From mboxrd@z Thu Jan  1 00:00:00 1970
Message-ID: <53B434F4.6060203@axelsw.it>
Date: Wed, 02 Jul 2014 18:36:04 +0200
From: Marco Tessore <marco.tessore@axelsw.it>
MIME-Version: 1.0
References: <53A3FAB0.4050100@axelsw.it> <53A4207F.9040801@xenomai.org>
 <53A9AA38.3090005@axelsw.it> <53A9B0FB.1070809@xenomai.org>
 <53AA7F39.90706@axelsw.it> <53AA8AC3.7020100@xenomai.org>
In-Reply-To: <53AA8AC3.7020100@xenomai.org>
Content-Type: text/plain; charset=ISO-8859-1; format=flowed
Content-Transfer-Encoding: 7bit
Subject: Re: [Xenomai] Kernel freezes in __ipipe_sync_stage
List-Id: Discussions about the Xenomai project <xenomai.xenomai.org>
List-Unsubscribe: <http://www.xenomai.org/mailman/options/xenomai>,
 <mailto:xenomai-request@xenomai.org?subject=unsubscribe>
List-Archive: <http://www.xenomai.org/pipermail/xenomai/>
List-Post: <mailto:xenomai@xenomai.org>
List-Help: <mailto:xenomai-request@xenomai.org?subject=help>
List-Subscribe: <http://www.xenomai.org/mailman/listinfo/xenomai>,
 <mailto:xenomai-request@xenomai.org?subject=subscribe>
To: Philippe Gerum <rpm@xenomai.org>, Gilles Chanteperdrix <gilles.chanteperdrix@xenomai.org>, xenomai@xenomai.org

Good morning,

Il 25/06/2014 10:39, Philippe Gerum ha scritto:
> On 06/25/2014 09:50 AM, Marco Tessore wrote:
>> Il 24/06/2014 19:10, Philippe Gerum ha scritto:
>>> On 06/24/2014 06:41 PM, Marco Tessore wrote:
>>>> Hi,
>>>>
>>>> Il 20/06/2014 13:52, Gilles Chanteperdrix ha scritto:
>>>>> On 06/20/2014 11:11 AM, Marco Tessore wrote:
>>>>>> The kernel is version 2.6.31 for ARM architecture - specifically a
>>>>> Do you have the same problem with a recent I-pipe patches, like 
>>>>> one for
>>>>> 3.8 or 3.10 kernel?
>>>>>
>>>>
>>>> I managed to do some tests on 3.10 kernel but on onother board with
>>>> imx28 CPU, actually it happens that that kernel freezes too,
>>>> but I haven't debugged it with the jtag debugger.
>>>>
>>>> I have, instead, some information on the original problem, that is the
>>>> one that worried me more:
>>>>
>>>> In summary:
>>>> I have a board based on imx25, with kernel 2.6.31, Xenomai 2.5.6 and
>>>> ipipe patch 1.16-02.
>>>>
>>>> Rarely, but often enough to be a problem, the kernel freezes at boot.
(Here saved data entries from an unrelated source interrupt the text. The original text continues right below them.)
## config.mk

```make
export PLATFORM = sky130hd
export DESIGN_NAME = mppt_telemetry_aggregator_top_flat
export DESIGN_NICKNAME = d
export VERILOG_FILES = /design/src/design/mta_pkg.sv /design/src/design/mta_ifs.sv /design/src/design/mta_front.sv /design/src/design/mta_queue.sv /design/src/design/mta_back.sv /design/src/design/mppt_telemetry_aggregator_top.sv /design/src/flat_wrapper.sv
export SDC_FILE = /design/constraint.sdc
export NUM_CORES = 1
export LEC_CHECK = 0
export BUFFER_PORTS_ARGS = -buffer_cell sky130_fd_sc_hd__buf_2
export CELL_PAD_IN_SITES_DETAIL_PLACEMENT = 0
export CELL_PAD_IN_SITES_GLOBAL_PLACEMENT = 2
export CORE_UTILIZATION = 41
export CTS_CLUSTER_SIZE = 12
export DETAILED_ROUTE_END_ITERATION = 16
export PLACE_DENSITY_LB_ADDON = 0.1
export SLEW_MARGIN = 20
export SYNTH_ARGS = -nofsm -noshare
export SYNTH_HDL_FRONTEND = slang
export SYNTH_HIERARCHICAL = 1
export SYNTH_SLANG_ARGS = --single-unit
export TNS_END_PERCENT = 100
```

## constraint.sdc

```tcl
create_clock -name clk -period 6.43 [get_ports clk]
set_input_delay 0.3215 -clock clk [delete_from_list [all_inputs] [get_ports clk]]
set_output_delay 0.3215 -clock clk [all_outputs]
set_load 0.03 [all_outputs]
```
>>>> Thanks to a JTAG debugger I'm able to observe the kernel in the
>>>> following situation:
>>>> I'm in an infinite loop with the following stack trace:
>>>> __ipipe_set_irqpending
>>>> xnintr_host_tick (__ipipe_propagate_irq)
>>>> xnintr_clock_handler
>>>> __ipipe_sync_stage    <- (1)
>>>> ipipe_suspend_domain
>>>> __ipipe_walk_pipeline
>>>> __ipipe_restore_pipeline_head
>>>> xnarch_next_tick_shot
>>>> clockevents_program_event
>>>> tick_dev_program_event
>>>> hrtimer_interrupt
>>>> mxc_interrupt
>>>> handle_IRQ_event
>>>> handle_level_irq
>>>> asm_do_IRQ
>>>> __ipipe_sync_stage <- (2)
>>>> ipipe_suspend_domain
>>>> __ipipe_walk_pipeline
>>>> __ipipe_restore_pipeline_head
>>>> xnpod_enable_timesource
>>>> xnpod_init
>>>> __native_skin_init
>>>> ...
>>>> ...
>>>>
>>>> Specifically, it happens that the first call to __ipipe_sync_stage, 
>>>> the
>>>> one marked with the number (2), is working on a stage that I can not
>>>> determine,
>>>> let's say for convenience stage S1, I think is the Linux secondary
>>>> domain but I'm not sure,
>>>> so the function invokes the interrupt handler of the system timer.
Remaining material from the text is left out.